*Activity*. Complete, exact copies of all entries are needed.

*** Opening Exercise data ***

File: config.mk
export PLATFORM = sky130hd
export DESIGN_NAME = i2c_bit_level_master
export DESIGN_NICKNAME = d
export VERILOG_FILES = /design/src/sv/i2cbm_pkg.sv /design/src/sv/i2c_bit_level_master.sv /design/src/sv/i2cbm_front.sv /design/src/sv/i2cbm_back.sv
export VERILOG_INCLUDE_DIRS = /design/src /design/src/sv
export SDC_FILE = /design/constraint.sdc
export NUM_CORES = 1
export LEC_CHECK = 0
export BUFFER_PORTS_ARGS = -buffer_cell sky130_fd_sc_hd__buf_2
export CELL_PAD_IN_SITES_DETAIL_PLACEMENT = 1
export CELL_PAD_IN_SITES_GLOBAL_PLACEMENT = 1
export CORE_ASPECT_RATIO = 0.9
export CORE_MARGIN = 2
export CORE_UTILIZATION = 40
export CTS_BUF_LIST = sky130_fd_sc_hd__clkbuf_2 sky130_fd_sc_hd__clkbuf_4 sky130_fd_sc_hd__clkbuf_8
export CTS_CLUSTER_DIAMETER = 150
export DETAILED_ROUTE_END_ITERATION = 10
export PLACE_DENSITY_LB_ADDON = 0.1
export SLEW_MARGIN = 10
export SYNTH_ARGS = -nofsm -noshare
export SYNTH_HDL_FRONTEND = slang
export SYNTH_HIERARCHICAL = 1
export SYNTH_SLANG_ARGS = --single-unit
File: constraint.sdc
create_clock -name clk -period 8.24 [get_ports clk]
set_input_delay 0.824 -clock clk [delete_from_list [all_inputs] [get_ports clk]]
set_output_delay 0.824 -clock clk [all_outputs]
set_load 0.01 [all_outputs]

*** Closing Exercise data ***

*Solution to the exercise*.
File: config.mk
export PLATFORM = sky130hd
export DESIGN_NAME = i2c_bit_level_master
export DESIGN_NICKNAME = d
export VERILOG_FILES = /design/src/sv/i2cbm_pkg.sv /design/src/sv/i2c_bit_level_master.sv /design/src/sv/i2cbm_front.sv /design/src/sv/i2cbm_back.sv
export VERILOG_INCLUDE_DIRS = /design/src /design/src/sv
export SDC_FILE = /design/constraint.sdc
export NUM_CORES = 1
export LEC_CHECK = 0
export BUFFER_PORTS_ARGS = -buffer_cell sky130_fd_sc_hd__buf_2
export CELL_PAD_IN_SITES_DETAIL_PLACEMENT = 1
export CELL_PAD_IN_SITES_GLOBAL_PLACEMENT = 1
export CORE_ASPECT_RATIO = 0.9
export CORE_MARGIN = 2
export CORE_UTILIZATION = 40
export CTS_BUF_LIST = sky130_fd_sc_hd__clkbuf_2 sky130_fd_sc_hd__clkbuf_4 sky130_fd_sc_hd__clkbuf_8
export CTS_CLUSTER_DIAMETER = 150
export DETAILED_ROUTE_END_ITERATION = 10
export PLACE_DENSITY_LB_ADDON = 0.1
export SLEW_MARGIN = 10
export SYNTH_ARGS = -nofsm -noshare
export SYNTH_HDL_FRONTEND = slang
export SYNTH_HIERARCHICAL = 1
export SYNTH_SLANG_ARGS = --single-unit
File: constraint.sdc
create_clock -name clk -period 8.24 [get_ports clk]
set_input_delay 0.824 -clock clk [delete_from_list [all_inputs] [get_ports clk]]
set_output_delay 0.824 -clock clk [all_outputs]
set_load 0.01 [all_outputs]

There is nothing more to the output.